_What is being asked:_ Look through the data below and, wherever a line carries the word "after", please copy that line.

[Dataset entries]
------------------------------------------------------------------------
--- src/oaes_regs.svh ---
// Register selectors, field positions, reset values and widths of the status groups.
`ifndef OAES_REGS_SVH
`define OAES_REGS_SVH

`define OAES_W 16
`define OAES_SEL_W 4
`define OAES_SEL_OP_COND 4'h0
`define OAES_SEL_OP_RISE 4'h1
`define OAES_SEL_OP_FALL 4'h2
`define OAES_SEL_OP_EVT 4'h3
`define OAES_SEL_OP_MASK 4'h4
`define OAES_SEL_ARM_COND 4'h5
`define OAES_SEL_ARM_RISE 4'h6
`define OAES_SEL_ARM_FALL 4'h7
`define OAES_SEL_ARM_EVT 4'h8
`define OAES_SEL_ARM_MASK 4'h9
`define OAES_ARM_BIT 1
`define OAES_WAIT_ARM_BIT 6
`define OAES_RISE_RST 16'hffff
`define OAES_FALL_RST 16'h0000
`define OAES_MASK_RST 16'h0000
`define OAES_EVT_RST 16'h0000

`endif

--- src/oaes_pkg.sv ---
// Types shared by the operation and arm status groups.
`default_nettype none
package oaes_pkg;
	typedef logic [15:0] oaes_word_t;
	typedef enum logic [3:0] {
		OAES_IDLE = 4'h1,
		OAES_WRITE = 4'h2,
		OAES_READ = 4'h4,
		OAES_CLEAR = 4'h8
	} oaes_cmd_e;
endpackage : oaes_pkg
`default_nettype wire

--- src/oaes_edge_latch.sv ---
// One transition-filtered sticky event register with its masked summary.
`timescale 1ns/1ns
`default_nettype none
`include "oaes_regs.svh"

module oaes_edge_latch #(
	parameter int W = `OAES_W
) (
	// Clock and reset
	input wire logic mclk_in,
	input wire logic rst_in,
	// Condition and filters
	input wire logic [W-1:0] cond_in,
	input wire logic [W-1:0] pos_in,
	input wire logic [W-1:0] neg_in,
	input wire logic [W-1:0] mask_in,
	// Clearing
	input wire logic clear_in,
	// Results
	output logic [W-1:0] event_out,
	output logic summary_out
);
	logic [W-1:0] cond_ff;
	logic [W-1:0] event_ff;
	logic [W-1:0] nxt_cond;
	logic [W-1:0] nxt_event;
	logic [W-1:0] hit;

	genvar i;
	generate
		for (i = 0; i < W; i++) begin : g_bit
			assign hit[i] = (cond_in[i] & ~cond_ff[i] & pos_in[i]) |
				(~cond_in[i] & cond_ff[i] & neg_in[i]);
		end
	endgenerate

	always_comb begin
		nxt_cond = cond_in;
		nxt_event = (clear_in ? W'(`OAES_EVT_RST) : event_ff) | hit;
	end

	always_ff @(posedge mclk_in) begin
		if (rst_in) begin
			cond_ff <= '0;
			event_ff <= `OAES_EVT_RST;
		end else begin
			cond_ff <= nxt_cond;
			event_ff <= nxt_event;
		end
	end

	assign event_out = event_ff;
	assign summary_out = |(event_ff & mask_in);
endmodule : oaes_edge_latch

`default_nettype wire

--- src/oaes_status.sv ---
// Operation and arm event status groups with their command port.
//
// Behaviour
// - Every status register is sixteen bits.
// - Filter queries leave operation filters unchanged.
// - Operation filters preset to all ones, zeros.
// - Operation event latches on filtered condition edges.
// - Operation events stick until read, clear, reset.
// - Operation summary ORs masked event bits.
// - Mask zero blocks, mask one passes event.
// - Operation mask reads harmless, preset clears it.
// - Arm condition B1 follows sequence summary input.
// - Arm filters act on bit B1 only.
// - Arm B1 sets on selected edge.
// - Arm filters preset to all ones, zeros.
// - Arm events stick; read, clear, reset clear.
// - Arm summary drives waiting-for-arm condition.
// - Arm mask B1 gates waiting-for-arm.
// - Arm mask clears only by reset, write.
// - Waiting-for-arm sits at operation condition B6.
`timescale 1ns/1ns
`default_nettype none
`include "oaes_regs.svh"

module oaes_status (
	// Clock and reset
	input wire logic mclk_in,
	input wire logic rst_in,
	// Command port
	input wire logic [3:0] cmd_in,
	input wire logic [`OAES_SEL_W-1:0] sel_in,
	input wire logic [15:0] wdata_in,
	input wire logic preset_in,
	// Condition sources
	input wire logic [15:0] op_cond_in,
	input wire logic seq_summary_in,
	// Results
	output logic [15:0] rdata_out,
	output logic rvalid_out,
	output logic operation_summary_bit_out,
	output logic [15:0] op_cond_out
);
	oaes_pkg::oaes_word_t op_rise_ff;
	oaes_pkg::oaes_word_t op_fall_ff;
	oaes_pkg::oaes_word_t op_mask_ff;
	oaes_pkg::oaes_word_t nxt_op_rise;
	oaes_pkg::oaes_word_t nxt_op_fall;
	oaes_pkg::oaes_word_t nxt_op_mask;
	oaes_pkg::oaes_word_t arm_rise_ff;
	oaes_pkg::oaes_word_t arm_fall_ff;
	oaes_pkg::oaes_word_t arm_mask_ff;
	oaes_pkg::oaes_word_t nxt_arm_rise;
	oaes_pkg::oaes_word_t nxt_arm_fall;
	oaes_pkg::oaes_word_t nxt_arm_mask;
	oaes_pkg::oaes_word_t rdata_ff;
	oaes_pkg::oaes_word_t nxt_rdata;
	logic rvalid_ff;
	logic nxt_rvalid;
	oaes_pkg::oaes_word_t op_event;
	oaes_pkg::oaes_word_t arm_event;
	oaes_pkg::oaes_word_t arm_cond;
	oaes_pkg::oaes_word_t op_cond_full;
	oaes_pkg::oaes_word_t arm_rise_eff;
	oaes_pkg::oaes_word_t arm_fall_eff;
	logic arm_summary;
	logic op_summary;
	oaes_pkg::oaes_cmd_e cmd_kind;
	logic wr;
	logic rd;
	logic clr;
	logic op_evt_clr;
	logic arm_evt_clr;

	function automatic logic sel_is(input logic [3:0] s, input logic [3:0] want);
		sel_is = (s == want);
	endfunction : sel_is

	// ------------------------------------------------------------
	// Command decode
	// ------------------------------------------------------------
	always_comb begin
		case (cmd_in)
			oaes_pkg::OAES_WRITE: cmd_kind = oaes_pkg::OAES_WRITE;
			oaes_pkg::OAES_READ: cmd_kind = oaes_pkg::OAES_READ;
			oaes_pkg::OAES_CLEAR: cmd_kind = oaes_pkg::OAES_CLEAR;
			default: cmd_kind = oaes_pkg::OAES_IDLE;
		endcase
	end

	assign wr = (cmd_kind == oaes_pkg::OAES_WRITE);
	assign rd = (cmd_kind == oaes_pkg::OAES_READ);
	assign clr = (cmd_kind == oaes_pkg::OAES_CLEAR);

	// ------------------------------------------------------------
	// Condition words
	// ------------------------------------------------------------
	// Arm condition B1 tracking.
	always_comb begin
		arm_cond = '0;
		arm_cond[`OAES_ARM_BIT] = seq_summary_in;
	end

	always_comb begin
		op_cond_full = op_cond_in;
		op_cond_full[`OAES_WAIT_ARM_BIT] = arm_summary;
	end

	always_comb begin
		arm_rise_eff = '0;
		arm_fall_eff = '0;
		arm_rise_eff[`OAES_ARM_BIT] = arm_rise_ff[`OAES_ARM_BIT];
		arm_fall_eff[`OAES_ARM_BIT] = arm_fall_ff[`OAES_ARM_BIT];
	end

	// ------------------------------------------------------------
	// Operation transition filters
	// ------------------------------------------------------------
	always_comb begin
		nxt_op_rise = op_rise_ff;
		nxt_op_fall = op_fall_ff;
		if (wr && sel_is(sel_in, `OAES_SEL_OP_RISE)) begin
			nxt_op_rise = wdata_in;
		end
		if (wr && sel_is(sel_in, `OAES_SEL_OP_FALL)) begin
			nxt_op_fall = wdata_in;
		end
		if (preset_in) begin
			nxt_op_rise = `OAES_RISE_RST;
			nxt_op_fall = `OAES_FALL_RST;
		end
	end

	always_ff @(posedge mclk_in) begin
		if (rst_in) begin
			op_rise_ff <= `OAES_RISE_RST;
			op_fall_ff <= `OAES_FALL_RST;
		end else begin
			op_rise_ff <= nxt_op_rise;
			op_fall_ff <= nxt_op_fall;
		end
	end

	// ------------------------------------------------------------
	// Operation enable mask
	// ------------------------------------------------------------
	always_comb begin
		nxt_op_mask = op_mask_ff;
		if (wr && sel_is(sel_in, `OAES_SEL_OP_MASK)) begin
			nxt_op_mask = wdata_in;
		end
		if (preset_in) begin
			nxt_op_mask = `OAES_MASK_RST;
		end
	end

	always_ff @(posedge mclk_in) begin
		if (rst_in) begin
			op_mask_ff <= `OAES_MASK_RST;
		end else begin
			op_mask_ff <= nxt_op_mask;
		end
	end

	// ------------------------------------------------------------
	// Arm transition filters
	// ------------------------------------------------------------
	always_comb begin
		nxt_arm_rise = arm_rise_ff;
		nxt_arm_fall = arm_fall_ff;
		if (wr && sel_is(sel_in, `OAES_SEL_ARM_RISE)) begin
			nxt_arm_rise = wdata_in;
		end
		if (wr && sel_is(sel_in, `OAES_SEL_ARM_FALL)) begin
			nxt_arm_fall = wdata_in;
		end
		if (preset_in) begin
			nxt_arm_rise = `OAES_RISE_RST;
			nxt_arm_fall = `OAES_FALL_RST;
		end
	end

	always_ff @(posedge mclk_in) begin
		if (rst_in) begin
			arm_rise_ff <= `OAES_RISE_RST;
			arm_fall_ff <= `OAES_FALL_RST;
		end else begin
			arm_rise_ff <= nxt_arm_rise;
			arm_fall_ff <= nxt_arm_fall;
		end
	end

	// ------------------------------------------------------------
	// Arm enable mask
	// ------------------------------------------------------------
	always_comb begin
		nxt_arm_mask = arm_mask_ff;
		// Arm mask changes by write only.
		if (wr && sel_is(sel_in, `OAES_SEL_ARM_MASK)) begin
			nxt_arm_mask = wdata_in;
		end
	end

	always_ff @(posedge mclk_in) begin
		if (rst_in) begin
			arm_mask_ff <= `OAES_MASK_RST;
		end else begin
			arm_mask_ff <= nxt_arm_mask;
		end
	end

	// ------------------------------------------------------------
	// Event groups
	// ------------------------------------------------------------
	// Read or clear-status empties.
	assign op_evt_clr = clr | (rd & sel_is(sel_in, `OAES_SEL_OP_EVT));
	assign arm_evt_clr = clr | (rd & sel_is(sel_in, `OAES_SEL_ARM_EVT));

	oaes_edge_latch #(.W(16)) u_arm (
		.mclk_in(mclk_in),
		.rst_in(rst_in),
		.cond_in(arm_cond),
		.pos_in(arm_rise_eff),
		.neg_in(arm_fall_eff),
		.mask_in(arm_mask_ff),
		.clear_in(arm_evt_clr),
		.event_out(arm_event),
		.summary_out(arm_summary)
	);

	oaes_edge_latch #(.W(16)) u_op (
		.mclk_in(mclk_in),
		.rst_in(rst_in),
		.cond_in(op_cond_full),
		.pos_in(op_rise_ff),
		.neg_in(op_fall_ff),
		.mask_in(op_mask_ff),
		.clear_in(op_evt_clr),
		.event_out(op_event),
		.summary_out(op_summary)
	);

	// ------------------------------------------------------------
	// Summary outputs
	// ------------------------------------------------------------
	// Operation summary output.
	assign operation_summary_bit_out = op_summary;
	assign op_cond_out = op_cond_full;

	// ------------------------------------------------------------
	// Read path
	// ------------------------------------------------------------
	always_comb begin
		nxt_rvalid = rd;
		nxt_rdata = rdata_ff;
		if (rd) begin
			case (sel_in)
				`OAES_SEL_OP_COND: nxt_rdata = op_cond_full;
				`OAES_SEL_OP_RISE: nxt_rdata = op_rise_ff;
				`OAES_SEL_OP_FALL: nxt_rdata = op_fall_ff;
				`OAES_SEL_OP_EVT: nxt_rdata = op_event;
				`OAES_SEL_OP_MASK: nxt_rdata = op_mask_ff;
				`OAES_SEL_ARM_COND: nxt_rdata = arm_cond;
				`OAES_SEL_ARM_RISE: nxt_rdata = arm_rise_ff;
				`OAES_SEL_ARM_FALL: nxt_rdata = arm_fall_ff;
				`OAES_SEL_ARM_EVT: nxt_rdata = arm_event;
				`OAES_SEL_ARM_MASK: nxt_rdata = arm_mask_ff;
				default: nxt_rdata = '0;
			endcase
		end
	end

	always_ff @(posedge mclk_in) begin
		if (rst_in) begin
			rdata_ff <= '0;
			rvalid_ff <= 1'b0;
		end else begin
			rdata_ff <= nxt_rdata;
			rvalid_ff <= nxt_rvalid;
		end
	end

	// ------------------------------------------------------------
	// Output ports
	// ------------------------------------------------------------
	assign rdata_out = rdata_ff;
	assign rvalid_out = rvalid_ff;
endmodule : oaes_status

`default_nettype wire

--- config.mk ---
export PLATFORM = sky130hd
export DESIGN_NAME = oaes_status
export DESIGN_NICKNAME = d
export VERILOG_FILES = /design/src/oaes_pkg.sv /design/src/oaes_edge_latch.sv /design/src/oaes_status.sv
export VERILOG_INCLUDE_DIRS = /design/src /design/src/src
export SDC_FILE = /design/constraint.sdc
export NUM_CORES = 1
export LEC_CHECK = 0
export BUFFER_PORTS_ARGS = -buffer_cell sky130_fd_sc_hd__buf_2
export CORE_MARGIN = 4
export CORE_UTILIZATION = 35
export CTS_CLUSTER_DIAMETER = 200
export DETAILED_ROUTE_END_ITERATION = 10
export MAX_ROUTING_LAYER = met4
export RECOVER_POWER = 25
export SLEW_MARGIN = 40
export SYNTH_ARGS = -nofsm -noshare
export SYNTH_HDL_FRONTEND = slang
export SYNTH_SLANG_ARGS = --single-unit
export TNS_END_PERCENT = 100
--- constraint.sdc ---
create_clock -name mclk_in -period 4.8 [get_ports mclk_in]
set_input_delay 0.48 -clock mclk_in [delete_from_list [all_inputs] [get_ports mclk_in]]
set_output_delay 0.48 -clock mclk_in [all_outputs]
set_load 0.005 [all_outputs]
==> out/metrics.cfg, run 1 <==
[synth]
synth_area_um2=6670
yosysWarningCount=0
synth_area_leaders=dfxtp_1 (44%), nand2_1 (7.6%), mux2i_1 (6.6%), nand3_1 (5.4%), a21oi_1 (4.6%)
synth_seq_area_share_pct=44.1
synth_common_cells=dfxtp_1 (147), nand2_1 (136), nand3_1 (72), nor2_1 (65), a21oi_1 (62)
synth_edf_count=0
ys_async_sr_fraction_pct=0
synth-seq-cells=147
yosysTopAreaCellShare_pct=44.1
postSynthCellCount=791
avgSynthCellArea_um2=8.44
yosys.cell_count.top_type=dfxtp_1
yosys.area.top_type=dfxtp_1
synthesis.nets=835
synth_top_flop_cell=dfxtp_1
ys_types=49

[placement]
dp.cells=1048
io_buffer_count=76
gp_congestion=0.854
dp_hpwl_um=15100
place_area_um2=7120

[setup_path]
worst_ep_arrival_time_ps=2860
crit_top_cell=clkbuf_1
critPathTopFamily=buffers and inverters
crit_fanout=35
cp.required_ps=5050
max_stage_delay_ps=1360
crit_buf_inv=2
path_cells=clkbuf_1, clkbuf_1, nor2_1
crit_type=input port to flip-flop
cp_slowest_cell=clkbuf_1
endpoint_kind=flip-flop
critPathLaunchType=input port

[timing]
fmax_ghz=0.384
fin_skew_ps=8.81
finalHoldViolCount=0
grt_setup_unrepaired=no
totalNegativeSetupSlack_ps=0
tightest_slew_ps=1800
relSlewSlack_pct=-20.2
maxSlewViolCount=36
setup_viol=0
period_needed_ps=2600
period_share_pct=54.3

[route]
wire_per_inst_um=21.3
antenna_left=0
vias=6169
drt_wl_total_um=23100
first_iter_violations=734
drtPass1Iterations=9
drc=1
viasPerCell=5.71

[floorplan]
fp.coreArea_um2=18700
die_width_um=146
rows=50
die_h_um=146
die_area_um2=21300
start_util_pct=35.7
design.portCount=78

[global_routing]
grt_pass1_vias=5829
track_usage_pct=22.2
antenna_found_initial=0
grt_pass1_wl_um=35600
grt_overflow_total=0
grt_max_degree=49

[power]
pwr-share-seq_pct=44.2
ir_drop_uv=185
powerDensity_nw_per_um2=370
clkPwrFrac_pct=47.8
net-switching-power_uw=708
cellInternalPower_mw=2.14
leakage_nw=3.22
combPwrFrac_pct=8.0
swShare_pct=24.8

[clocking]
cts_buffers=17
clk_latency_ps=440
path_clk_slew_ps=60
numClockSinks=147
cts_setup_buffers=0
cts_tree=built
cts.path.max_buffers=2
htree_levels=4
cts_hold_buf=0
cts_root_buffer=clkbuf_16
postCtsResizedCells=0

[layout]
drive_gt1_share_pct=16.0
finish.instance_area_um2=7710
finalNetCount=878
nFillCells=1881
layoutNonFillerInstCount=1081
multi_input_area_um2=3360
area_growth_pct=15.5
final-seq-area_um2=2940
fin_util_pct=41.2

[flow_run]
max_cap_violations=1

[outcome]
status=finished with violations
violations=design-rule violations, max-capacitance violations, max-slew violations

[worst_hold_path]
hold_path_class=input port to flip-flop

[routing by layer]
metal	global-route usage [%]	wire length (um)
met5	-	0
met4	8.65	779
met3	6.80	2070
met2	33.0	10200
met1	28.5	9950
[metrics by stage]
step	power (mW)	setup WS (ps)	hold WS [ps]
CTS	2.86	2430	299
finish	2.85	2200	310
global placement	1.51	1980	423
floorplan	1.41	2950	432
global route	2.94	1970	324
detailed placement	1.51	1960	430
[cell type report]
class | instances | area share, %
diodes | 1 | 0.0325
clock buffers | 18 | 5.70
clock inverters | 13 | 2.08
inverters | 3 | 0.146
multi-input cells | 570 | 43.6
flip-flops and latches | 147 | 38.2
well taps | 234 | 3.80
repair buffers | 95 | 6.46
[power by group through the flow]
stage               Combinational, mW  Sequential (mW)  Clock (mW)
finish                          0.228             1.26        1.36
global placement                0.224             1.29           0
global route                    0.245             1.26        1.43
CTS                             0.227             1.26        1.38
detailed placement              0.226             1.29           0
floorplan                       0.136             1.28           0
[cells in the final DEF, fill, tap and decap left out, types with 18 or more instances in the layout]
master / count
nor2b_1: 23
nand3_1: 72
clkbuf_1: 21
nand2_1: 136
o21ai_0: 23
mux2i_1: 44
buf_2: 56
dfxtp_1: 147
a21oi_1: 62
nor2_1: 63
nand3b_1: 18
[final timing paths]
path / cells after the start / slack, ps / start / endpoint
hold reg to reg: 2 / 440 / rdata_out[2]$_SDFFE_PP0N_ / rdata_out[2]$_SDFFE_PP0N_
hold / removal: 2 / 310 / seq_summary_in / u_arm.cond_ff[1]$_SDFF_PP0_
setup / recovery: 3 / 2200 / rst_in / arm_mask_ff[11]$_SDFFE_PP0P_
setup reg to reg: 4 / 3250 / u_op.event_out[3]$_SDFF_PP0_ / rdata_out[3]$_SDFFE_PP0N_
[logic make-up (layout without fill, tap and decap cells)]
family | after synthesis | count (layout) | synth area share [%]
compound gates | 158 | 158 | 15.1
buf+inv | 74 | 129 | 5.92
flops | 147 | 147 | 44.1
mux | 60 | 60 | 9.80
other cells | 0 | 1 | 0
simple gates | 352 | 352 | 25.0
[sequential cells by signal, summed over array words and instances (netlist names)]
name,count
u_arm.cond_ff,1
u_op.event_out,16
op_fall_ff,16
rdata_out,16
arm_rise_ff,16
u_op.cond_ff,16
arm_fall_ff,16
u_arm.event_out,1
op_rise_ff,16
rvalid_out,1
op_mask_ff,16
arm_mask_ff,16
No activity file was read; power rests on OpenSTA's default activity.
==> inputs of run 2 (changes only) <==
--- a/config.mk
+++ b/config.mk
@@ -6,6 +6,7 @@
 export SDC_FILE = /design/constraint.sdc
 export NUM_CORES = 1
 export LEC_CHECK = 0
+export ABC_AREA = 1
 export BUFFER_PORTS_ARGS = -buffer_cell sky130_fd_sc_hd__buf_2
 export CORE_MARGIN = 4
 export CORE_UTILIZATION = 35
==> constraint.sdc (replaced) <==
create_clock -name mclk_in -period 2.65 [get_ports mclk_in]
set_input_delay 0.265 -clock mclk_in [delete_from_list [all_inputs] [get_ports mclk_in]]
set_output_delay 0.265 -clock mclk_in [all_outputs]
set_load 0.005 [all_outputs]
==> out/metrics.cfg, run 2 <==
[clocking]
clk_latency_ps=430  ; about the same
path_clk_slew_ps=60  ; about the same
cts.path.max_buffers=2  ; unchanged
postCtsResizedCells=0  ; unchanged
cts_tree=built
cts_hold_buf=0  ; unchanged
cts_root_buffer=clkbuf_16
htree_levels=4  ; unchanged
cts_setup_buffers=0  ; unchanged
cts_buffers=17  ; unchanged
numClockSinks=147  ; unchanged

[synth]
avgSynthCellArea_um2=6.97  ; -17%
synth-seq-cells=147  ; unchanged
yosys.cell_count.top_type=nand2_1
yosysTopAreaCellShare_pct=44.9  ; +0.76 points
synth_area_um2=6560  ; -1.7%
synth_top_flop_cell=dfxtp_1
postSynthCellCount=942  ; +19%
ys_types=28  ; -43%
ys_async_sr_fraction_pct=0  ; unchanged
synth_area_leaders=dfxtp_1 (45%), nand2_1 (15%), nor2_1 (9.2%), nand3_1 (6.2%), o21ai_0 (4.9%)
synth_seq_area_share_pct=44.9  ; +0.76 points
synth_edf_count=0  ; unchanged
synth_common_cells=nand2_1 (266), nor2_1 (161), dfxtp_1 (147), nand3_1 (81), o21ai_0 (64)
synthesis.nets=986  ; +18%
yosys.area.top_type=dfxtp_1
yosysWarningCount=0  ; unchanged

[placement]
gp_congestion=0.845  ; -1.1%
io_buffer_count=76  ; unchanged
place_area_um2=7050  ; -0.98%
pre_cts_ws_ps=590  ; -1370 ps
dp_hpwl_um=13100  ; -13%
dp.cells=1205  ; +15%

[floorplan]
fp.coreArea_um2=18200  ; -2.7%
start_util_pct=36.0  ; +0.35 points
die_h_um=145  ; -0.80%
die_width_um=145  ; -0.80%
rows=49  ; -2.0%
design.portCount=78  ; unchanged
die_area_um2=21000  ; -1.6%

[setup_path]
cp.required_ps=2380  ; -2670 ps
critPathLaunchType=flip-flop
endpoint_kind=primary output
rrSetupSlack_ps=1370  ; -1880 ps
crit_fanout=3  ; -91%
worst_ep_arrival_time_ps=1670  ; -1190 ps
crit_type=flip-flop to primary output

[layout]
layoutNonFillerInstCount=1236  ; +14%
finalNetCount=1039  ; +18%
finish.instance_area_um2=7580  ; -1.6%
layout.cells.most_common=nand2_1
multi_input_area_um2=3090  ; -8.2%
drive_gt1_share_pct=14.4  ; -1.6 points
nFillCells=1935  ; +2.9%
area_growth_pct=15.6  ; about the same
final_cell_mix=nand2_1 (266), nor2_1 (160), dfxtp_1 (147)
final-seq-area_um2=2940  ; unchanged
n_antenna_cell=0  ; -1

[power]
cellInternalPower_mw=3.73  ; +74%
combPwrFrac_pct=6.4  ; -1.6 points
powerDensity_nw_per_um2=647  ; +75%
p_total_mw=4.90  ; +72%
net-switching-power_mw=1.18  ; +66%
clkPwrFrac_pct=47.1  ; -0.7 points
leakage_nw=3.39  ; +5.0%
ir_drop_uv=391  ; +110%
pwr-share-seq_pct=46.4  ; +2.2 points
swShare_pct=24.0  ; -0.87 points

[flow_run]
max_cap_violations=1  ; unchanged

[timing]
fmax_ghz=0.517
totalNegativeSetupSlack_ps=0  ; unchanged
finalHoldViolCount=0  ; unchanged
setup_slack_ps=717  ; -1480 ps
grt_setup_unrepaired=no
fin_skew_ps=4.81  ; -4.00 ps
relSlewSlack_pct=-7.89  ; +12 points
tightest_slew_ps=1620  ; -185 ps
period_needed_ps=1930
period_share_pct=73.0
maxSlewViolCount=68  ; +89%
setup_viol=0  ; unchanged

[route]
viasPerCell=5.02  ; -12%
vias=6204  ; +0.57%
drtPass1Iterations=5  ; -4
antenna_left=0  ; unchanged
wire_per_inst_um=16.6  ; -22%
drt_wl_total_um=20500  ; -11%
first_iter_violations=499  ; -32%
drc=0  ; -1

[global_routing]
grt_overflow_total=0  ; unchanged
antenna_found_initial=0  ; unchanged
grt_pass1_wl_um=32600  ; -8.3%
track_usage_pct=20.3  ; -2.0 points
grt_max_degree=81  ; +65%
grt_pass1_vias=5707  ; -2.1%

[outcome]
violations=max-capacitance violations, max-slew violations
status=finished with violations

[worst_hold_path]
hold_path_class=input port to flip-flop

run 2: critical path: stages (launching register included):
cell and delay [ps]:
dfxtp_1 330, nand2_1 90, nand4_1 140, nor3_1 330, nand3_1 180, buf_2 170
run 2: kinds of logic after synthesis:
family,synth area share [%]
AO/OA/AOI/OAI,13.3
buffers and inverters,8.33
flip-flops,44.9
AND/OR/NAND/NOR,33.5
run 2: final cells by class:
cell class	instances	share of cell area (%)
Tap cell	229	3.78
Timing Repair Buffer	92	6.43
Multi-Input combinational cell	678	40.7
Clock buffer	19	5.84
Inverter	59	2.92
Clock inverter	12	1.52
Sequential cell	147	38.8
run 2: final timing paths:
check                                start                           end  cells after the start
max             op_mask_ff[1]$_SDFFE_PP0P_     operation_summary_bit_out                      5
min                          op_cond_in[0]    u_op.cond_ff[0]$_SDFF_PP0_                      3
max reg2reg  u_arm.event_out[1]$_SDFF_PP0_     rdata_out[6]$_SDFFE_PP0N_                      8
min reg2reg   arm_rise_ff[12]$_SDFFE_PP1P_  arm_rise_ff[12]$_SDFFE_PP1P_                      2
run 2: stage by stage:
step / hold slack (ps) / util, %
after floorplan: 391 / -
after detailed placement: 443 / 38.7
final: 94.2 / 41.6
after CTS: 88.2 / 41.8
after global placement: 438 / 38.7
after global routing: 109 / 41.6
------------------------------------------------------------------------
_Answer to the exercise:_
path / cells after the start / slack, ps / start / endpoint
family | after synthesis | count (layout) | synth area share [%]
run 2: kinds of logic after synthesis:
check                                start                           end  cells after the start
after floorplan: 391 / -
after detailed placement: 443 / 38.7
after CTS: 88.2 / 41.8
after global placement: 438 / 38.7
after global routing: 109 / 41.6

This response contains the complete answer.